The World Electronic Music Festival was developed in 1995 in Ontario, Canada as "The World Trance Festival." This name was changed to "WEMF" two short years later. While this isn't one of the biggest festivals in North America, it was certainly ahead of its time. Electric Daisy Carnival started as a rave in 1997 at an indoor venue that held 5000 people. It took another three years for it to move to a true outdoor location. But with Moonrise, Northcoast, Electric Zoo, Camp Bisco, and stacks of other festivals taking years to catch up, WEMF was a lone wolf in the festival scene.
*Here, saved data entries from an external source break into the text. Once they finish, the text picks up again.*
<file path="src/rtl/tmo_irq_pkg.sv">
package tmo_irq_pkg;
  typedef enum logic [1:0] {
    SEL_RAW    = 2'd0,
    SEL_MASKED = 2'd1,
    SEL_ENSET  = 2'd2,
    SEL_ENCLR  = 2'd3
  } regSel_e;

  typedef struct packed {
    logic clrStatus;
    logic setEnable;
    logic clrEnable;
  } ctlStrobe_t;
endpackage

</file>
<file path="src/rtl/tmo_irq_ctrl.sv">
module tmo_irq_ctrl
  import tmo_irq_pkg::*;
#(
  parameter int ADDR_W = 2,
  parameter int DATA_W = 32
) (
  input  logic              clk,
  input  logic              rstN,
  input  logic [ADDR_W-1:0] regAddr,
  input  logic              regWrEn,
  input  logic [DATA_W-1:0] regWrData,
  output ctlStrobe_t        strobe,
  output regSel_e           rdSel,
  output logic              rdHit
);
  localparam int SEL_W = 2;

  logic inRange;
  logic wrOne;

  generate
    if (ADDR_W > SEL_W) begin : g_wideAddr
      assign inRange = (regAddr[ADDR_W-1:SEL_W] == '0);
    end else begin : g_narrowAddr
      assign inRange = 1'b1;
    end
  endgenerate

  assign rdSel = regSel_e'(regAddr[SEL_W-1:0]);
  assign rdHit = inRange;
  assign wrOne = regWrEn && inRange && regWrData[0];

  always_comb begin
    strobe = '0;
    if (wrOne) begin
      unique case (rdSel)
        SEL_RAW, SEL_MASKED: strobe.clrStatus = 1'b1;
        SEL_ENSET:           strobe.setEnable = 1'b1;
        SEL_ENCLR:           strobe.clrEnable = 1'b1;
      endcase
    end
  end

  // at most one action per write; a zero in bit 0 yields no action
  p_one_action_r6: assert property (@(posedge clk) disable iff (!rstN)
    $onehot0({strobe.clrStatus, strobe.setEnable, strobe.clrEnable}));
  p_zero_write_idle_r6: assert property (@(posedge clk) disable iff (!rstN)
    (!regWrData[0]) |-> (strobe == '0));
endmodule

</file>
<file path="src/rtl/tmo_irq_dpath.sv">
module tmo_irq_dpath
  import tmo_irq_pkg::*;
#(
  parameter int DATA_W = 32
) (
  input  logic              clk,
  input  logic              rstN,
  input  ctlStrobe_t        strobe,
  input  regSel_e           rdSel,
  input  logic              rdHit,
  input  logic              timeoutPulse,
  output logic [DATA_W-1:0] regRdData,
  output logic              irqOut
);
  logic rawQ;
  logic maskedQ;
  logic enQ;
  logic rdBit;

  // hardware set takes priority over a software clear
  always_ff @(posedge clk) begin
    if (!rstN) begin
      rawQ    <= 1'b0;
      maskedQ <= 1'b0;
      enQ     <= 1'b0;
    end else begin
      if (timeoutPulse)         rawQ <= 1'b1;
      else if (strobe.clrStatus) rawQ <= 1'b0;

      if (timeoutPulse && enQ)  maskedQ <= 1'b1;
      else if (strobe.clrStatus) maskedQ <= 1'b0;

      if (strobe.setEnable)      enQ <= 1'b1;
      else if (strobe.clrEnable) enQ <= 1'b0;
    end
  end

  always_comb begin
    unique case (rdSel)
      SEL_RAW:    rdBit = rawQ;
      SEL_MASKED: rdBit = maskedQ;
      SEL_ENSET:  rdBit = enQ;
      SEL_ENCLR:  rdBit = enQ;
    endcase
    if (!rdHit) rdBit = 1'b0;
  end

  assign regRdData = {{(DATA_W-1){1'b0}}, rdBit};
  assign irqOut    = maskedQ;

  p_raw_on_event_r2: assert property (@(posedge clk) disable iff (!rstN)
    timeoutPulse |=> rawQ);
  p_masked_gated_r3: assert property (@(posedge clk) disable iff (!rstN)
    (timeoutPulse && enQ) |=> maskedQ);
  p_no_masked_when_off_r3: assert property (@(posedge clk) disable iff (!rstN)
    (!enQ && !maskedQ) |=> !maskedQ);
  p_masked_needs_raw_r3: assert property (@(posedge clk) disable iff (!rstN)
    maskedQ |-> rawQ);
  p_clear_both_r4: assert property (@(posedge clk) disable iff (!rstN)
    (strobe.clrStatus && !timeoutPulse) |=> (!rawQ && !maskedQ));
  p_enable_on_r7: assert property (@(posedge clk) disable iff (!rstN)
    strobe.setEnable |=> enQ);
  p_enable_off_r8: assert property (@(posedge clk) disable iff (!rstN)
    strobe.clrEnable |=> !enQ);
endmodule

</file>
<file path="src/rtl/tmo_irq_regs.sv">
module tmo_irq_regs
  import tmo_irq_pkg::*;
#(
  parameter int ADDR_W = 2,
  parameter int DATA_W = 32
) (
  input  logic              clk,
  input  logic              rstN,
  input  logic [ADDR_W-1:0] regAddr,
  input  logic              regWrEn,
  input  logic [DATA_W-1:0] regWrData,
  output logic [DATA_W-1:0] regRdData,
  input  logic              timeoutPulse,
  output logic              irqOut
);
  ctlStrobe_t strobe;
  regSel_e    rdSel;
  logic       rdHit;

  tmo_irq_ctrl #(.ADDR_W(ADDR_W), .DATA_W(DATA_W)) u_ctrl (
    .clk(clk), .rstN(rstN), .regAddr(regAddr), .regWrEn(regWrEn),
    .regWrData(regWrData), .strobe(strobe), .rdSel(rdSel), .rdHit(rdHit)
  );

  tmo_irq_dpath #(.DATA_W(DATA_W)) u_dpath (
    .clk(clk), .rstN(rstN), .strobe(strobe), .rdSel(rdSel), .rdHit(rdHit),
    .timeoutPulse(timeoutPulse), .regRdData(regRdData), .irqOut(irqOut)
  );
endmodule

</file>
--- src/rtl/pdc_pkg.sv ---
package pdc_pkg;
    typedef enum logic [1:0] {
        ST_OFF  = 2'd0,
        ST_WARM = 2'd1,
        ST_ON   = 2'd2
    } pdc_state_t;
endpackage

--- src/rtl/pdc_sync.sv ---
module pdc_sync #(
    parameter int STAGES    = 2,
    parameter bit RESET_VAL = 1'b1
) (
    input  logic clk,
    input  logic rst_n,
    input  logic d,
    output logic q
);
    logic [STAGES-1:0] chain;

    for (genvar i = 0; i < STAGES; i++) begin : g_stage
        if (i == 0) begin : g_first
            always_ff @(posedge clk or negedge rst_n) begin
                if (!rst_n) chain[0] <= RESET_VAL;
                else        chain[0] <= d;
            end
        end else begin : g_next
            always_ff @(posedge clk or negedge rst_n) begin
                if (!rst_n) chain[i] <= RESET_VAL;
                else        chain[i] <= chain[i-1];
            end
        end
    end

    assign q = chain[STAGES-1];
endmodule

--- src/rtl/pdc_settle.sv ---
module pdc_settle #(
    parameter int SETTLE_CYCLES = 16
) (
    input  logic clk,
    input  logic rst_n,
    input  logic run,
    output logic done
);
    localparam int CW = $clog2(SETTLE_CYCLES + 1);
    localparam logic [CW-1:0] LAST = CW'(SETTLE_CYCLES - 1);

    logic [CW-1:0] cnt;

    always_ff @(posedge clk or negedge rst_n) begin
        if (!rst_n)          cnt <= '0;
        else if (!run)       cnt <= '0;
        else if (cnt != LAST) cnt <= cnt + 1'b1;
    end

    assign done = run && (cnt == LAST);
endmodule

--- src/rtl/pdc_invalid.sv ---
module pdc_invalid (
    input  logic clk,
    input  logic rst_n,
    input  logic drop,
    input  logic busy,
    input  logic done,
    input  logic powered,
    output logic invalid
);
    always_ff @(posedge clk or negedge rst_n) begin
        if (!rst_n)                invalid <= 1'b0;
        else if (drop && busy)     invalid <= 1'b1;
        else if (done && powered)  invalid <= 1'b0;
    end
endmodule

--- src/rtl/pwr_gate_ctrl.sv ---
module pwr_gate_ctrl #(
    parameter int SYNC_STAGES   = 2,
    parameter int SETTLE_CYCLES = 16
) (
    input  logic clk,
    input  logic rst_n,
    input  logic pd_pin,
    input  logic sw_down_stb,
    input  logic sw_up_stb,
    input  logic conv_busy,
    input  logic conv_done,
    output logic core_en,
    output logic core_ready,
    output logic result_invalid
);
    import pdc_pkg::*;

    pdc_state_t state, state_nx;
    logic pd_s, pd_d, pd_fall;
    logic sw_down;
    logic off_req, settled, drop;

    pdc_sync #(.STAGES(SYNC_STAGES), .RESET_VAL(1'b1)) u_sync (
        .clk(clk), .rst_n(rst_n), .d(pd_pin), .q(pd_s)
    );

    always_ff @(posedge clk or negedge rst_n) begin
        if (!rst_n) pd_d <= 1'b1;
        else        pd_d <= pd_s;
    end
    assign pd_fall = pd_d && !pd_s;

    // sticky software request; a new power-down beats any clear
    always_ff @(posedge clk or negedge rst_n) begin
        if (!rst_n)                       sw_down <= 1'b0;
        else if (sw_down_stb)             sw_down <= 1'b1;
        else if (sw_up_stb || pd_fall)    sw_down <= 1'b0;
    end

    assign off_req = pd_s || sw_down;

    pdc_settle #(.SETTLE_CYCLES(SETTLE_CYCLES)) u_settle (
        .clk(clk), .rst_n(rst_n), .run(state == ST_WARM), .done(settled)
    );

    always_comb begin
        state_nx = state;
        unique case (state)
            ST_OFF:  if (!off_req)     state_nx = ST_WARM;
            ST_WARM: if (off_req)      state_nx = ST_OFF;
                     else if (settled) state_nx = ST_ON;
            ST_ON:   if (off_req)      state_nx = ST_OFF;
            default:                   state_nx = ST_OFF;
        endcase
    end

    always_ff @(posedge clk or negedge rst_n) begin
        if (!rst_n) state <= ST_OFF;
        else        state <= state_nx;
    end

    always_comb begin
        core_en    = (state != ST_OFF);
        core_ready = (state == ST_ON);
        drop       = (state != ST_OFF) && off_req;
    end

    pdc_invalid u_inv (
        .clk(clk), .rst_n(rst_n), .drop(drop), .busy(conv_busy),
        .done(conv_done), .powered(core_en), .invalid(result_invalid)
    );
endmodule

--- config.mk ---
export PLATFORM = sky130hd
export DESIGN_NAME = pwr_gate_ctrl
export DESIGN_NICKNAME = d
export VERILOG_FILES = /design/src/rtl/pdc_pkg.sv /design/src/rtl/pdc_sync.sv /design/src/rtl/pdc_settle.sv /design/src/rtl/pdc_invalid.sv /design/src/rtl/pwr_gate_ctrl.sv
export SDC_FILE = /design/constraint.sdc
export NUM_CORES = 1
export LEC_CHECK = 0
export BUFFER_PORTS_ARGS = -buffer_cell sky130_fd_sc_hd__buf_2
export CORE_MARGIN = 1.5
export CORE_UTILIZATION = 29
export DETAILED_ROUTE_END_ITERATION = 12
export GPL_TIMING_DRIVEN = 0
export PLACE_DENSITY_LB_ADDON = 0.25
export SYNTH_ARGS = -nofsm -noshare
export SYNTH_HDL_FRONTEND = slang
export SYNTH_SLANG_ARGS = --single-unit
--- constraint.sdc ---
create_clock -name clk -period 3.6 [get_ports clk]
set_input_delay 0 -clock clk [delete_from_list [all_inputs] [get_ports clk]]
set_output_delay 0 -clock clk [all_outputs]
set_load 0.05 [all_outputs]
==> run metrics <==
status finished, final reports clean; Reg area 304.0 um2; clock sinks 12; WL met1 395 um; WL met3 38 um; synthesized cell area 528.0 um2; commonest cells in the netlist dfrtp_1 (9), nor2_1 (6), dfstp_2 (3), nor2b_1 (3); largest cells by area after synthesis dfrtp_1 (43%), dfstp_2 (15%), ha_1 (4.7%), nand4b_4 (4.5%), nor2_1 (4.3%); number of H-tree levels 1; unrepaired setup endpoints after global routing no; Row Count 15; Clock Tree Root clkbuf_4; dpl cell area 604.3 um2; Cell Pwr Density 392.3 mW/mm2; Post-Syn Nets 53; syn avg cell area 12.00 um2; CP Launch Type register; Initial Util 30.58%; DRC viols 0; Die H 45.67 um; crit share post-route 45.12%; Hold Path Stages 3; WHS Endpoint sw_down$_DFFE_PN0P_; Total Power 0.0002670 W; Pleak 0.3570 nW; clock buffer depth 2; area grow syn2layout 28.91%; yosys warns 0; EDFF count, synth 0; Die Wd 45.67 um; r2r setup slk 1.98 ns; max-cap violation count 0; cell taking the most area after synthesis dfrtp_1; Critical Path AT 1.77 ns; Fmax 0.6157 GHz; vias in the first global route 317; Setup TNS Final 0 ns; final WL 869 um; Met2 Routed Length 414 um; # fillers 180; Antenna Nets Post-Route 0; area share of the leading cell type in the synthesized netlist 42.65%; post-CTS sizing 0; multi-input logic area 205.2 um2; global route overflow 0; share of layout cells above drive strength 1 27.42%; final hold vios 0; TritonRoute pass-1 iters 2; initial antenna violation count 0; I/O Buffers 9; gpl congestion 0.6612; final core utilization 39.42%; worst min path class input pin to register; diode count 0; Seq/Total Area, Yosys 57.58%; global-route wire length before repair 1414 um; Finished Cell Area 680.7 um2; post-synthesis register bit count 12; ys async rst share 100.0%; Reg2Reg Launch Point u_settle.cnt[0]$_DFFE_PN0P_; CTS tree built; Worst-path clk slew 0.08 ns; Max transition margin 79.50%; Core Footprint 0.001727 mm2; Worst Reg-to-Reg Cells 7; pins over their slew limit 0; worst skew pair latency 0.27 ns; vias per cell 4.253; hold path start sw_up_stb; final setup fails 0; min Tclk post-route 1.624 ns; dominant cell by count in the synthesized netlist dfrtp_1; skew final 0.01101 ns; largest net degree at the start of global routing 13; top sig layer met4; Via Count 370; CP Data Required Time 3.75 ns; die area 0.002086 mm2; Tot GR Track Use 10.54%; drt wl/cell 9.989 um; Setup crit end kind register; io pins 10; worst-path maximum fanout 8; Post-synth top flop dfrtp_1; clock buffers created by TritonCTS 3; kind of critical path register to register; Slew @ Worst Pin 0.3068 ns; Detailed Route Iter0 Violations 4; nets 72; Netlist cell types 21; Synth Instances 44; worst vdd ir 0.0001879 V; Crit Reg-Reg Endpoint u_settle.cnt[3]$_DFFE_PN0P_
kinds of logic (layout without fill, tap and decap cells):
logic type	Yosys count	count (layout)	share of synthesized area, %
flip-flops	12	12	57.58
XOR/XNOR	3	3	4.977
buffers and inverters	3	21	3.555
adder cells (fa/ha/maj)	2	2	4.739
AO/OA/AOI/OAI	6	6	7.820
AND/OR/NAND/NOR	17	17	19.43
multiplexers	1	1	1.896
placed cells by master (no fill, tap or decap):
master / n
mux2i_1: 1
a31o_1: 1
inv_1: 2
nor2_1: 6
xor2_1: 2
dlygate4sd3_1: 5
nand4b_4: 1
nor3_1: 1
dfrtp_1: 9
o21ai_0: 1
nand2b_1: 2
or2_1: 1
dfstp_2: 3
ha_1: 2
clkbuf_4: 3
nand2_1: 2
a2111oi_1: 1
buf_6: 1
a21oi_1: 2
buf_2: 9
o211ai_1: 1
xnor2_1: 1
clkbuf_1: 1
nor2b_1: 3
and3_1: 1
flip-flops by register name, indices dropped and copies added, names as in the netlist:
name and count:
u_settle.cnt 5, sw_down 1, state 2, u_inv.invalid 1, pd_d 1, u_sync.q 1, u_sync.chain 1
repair_timing:
action                                 4_1_cts  5_1_grt
endpoints found under the hold margin       15        0
setup buffers                                0        0
setup endpoints to repair                    0        0
hold buffers                                 5        0
metal layers:
layer	global-route usage, %	up-vias
met5	0	-
met4	7.059	0
met3	5.952	4
met2	14.08	7
met1	12.69	176
li1	-	183
worst max-delay path: stages (launching register included):
cell      delay [ns]
dfrtp_1         0.43
ha_1            0.22
and3_1          0.15
ha_1            0.20
buf_6           0.14
nand4b_4        0.16
xor2_1          0.15
nor2_1          0.06
stage by stage:
step | std cells | worst slack, ns | hold WS (ns)
floorplan | 44 | 2.061 | -0.2956
global placement | 78 | 1.989 | -0.1084
detailed placement | 78 | 1.974 | -0.1058
CTS | 87 | 1.964 | 0.01490
global route | 87 | 1.843 | 0.03011
finish | 87 | 1.976 | 0.02137
power by group:
group	switching (W)	internal, W	total (W)
combinational	0.0000200	0.0000142	0.0000343
sequential	0.00000535	0.000143	0.000148
clock	0.0000420	0.0000429	0.0000848
cell type report:
type / count / area share (%)
multi-input combinational: 29 / 30.15
clock buffer: 4 / 3.860
tap: 25 / 4.596
timing repair buffer: 14 / 13.97
sequential: 12 / 44.67
buffer: 1 / 1.654
inverter: 2 / 1.103
worst max-delay path by stage:
stage	end	startpoint	slack, ns
global route	state[0]$_DFFE_PN0P_	u_settle.cnt[0]$_DFFE_PN0P_	1.84
floorplan	state[0]$_DFFE_PN0P_	u_settle.cnt[0]$_DFFE_PN0P_	2.06
finish	u_settle.cnt[3]$_DFFE_PN0P_	u_settle.cnt[0]$_DFFE_PN0P_	1.98
global placement	state[0]$_DFFE_PN0P_	u_settle.cnt[0]$_DFFE_PN0P_	1.99
CTS	u_settle.cnt[3]$_DFFE_PN0P_	u_settle.cnt[0]$_DFFE_PN0P_	1.96
detailed placement	state[0]$_DFFE_PN0P_	u_settle.cnt[0]$_DFFE_PN0P_	1.97
No activity file was read; power rests on OpenSTA's default activity.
The first WEMF was thrown at a campground in Barrie, Ontario, and has been held outdoors ever since. Imagine that their lineup in 2000 showcased Disco D and Paul Oakenfold. Talent got better throughout the years, and last summer's event had Moby, The Crystal Method, Infected Mushroom, DJ Hype, Wolfgang Gartner, Zeds Dead, Chase & Status, Bad Company, Keys N Krates, and tons more. They took risks on their lineups, and we noticed the difference.

The WEMF website simply says "WEMF ON HIATUS," but there was an official statement via Destiny Events' Facebook page saying that "the economics no longer make sense." The skyrocketing price of these headlining DJs and explosion of the festival scene might play a part in this. There are giant festivals in Chicago, Upstate NY, New York City, and smaller ones in even closer cities like Detroit, Niagra Falls. It would be hard enough to succeed with competing markets a few hundred miles away, but Digital Dreams, which is two months earlier in Toronto, caters to the same market. They recently announced (and purchased) their lineup, and we can only imagine that having a competing show in downtown Toronto only a couple of months prior to WEMF had an impact.

It doesn't always pay to be ahead of the curve, but we have a deep appreciation for the talent and dedication that the World Electronic Music Festival has put forth for nearly 20 years. Destiny Events will continue to throw shows, but it looks as if WEMF is a thing of the past. Our hats go off to these innovators.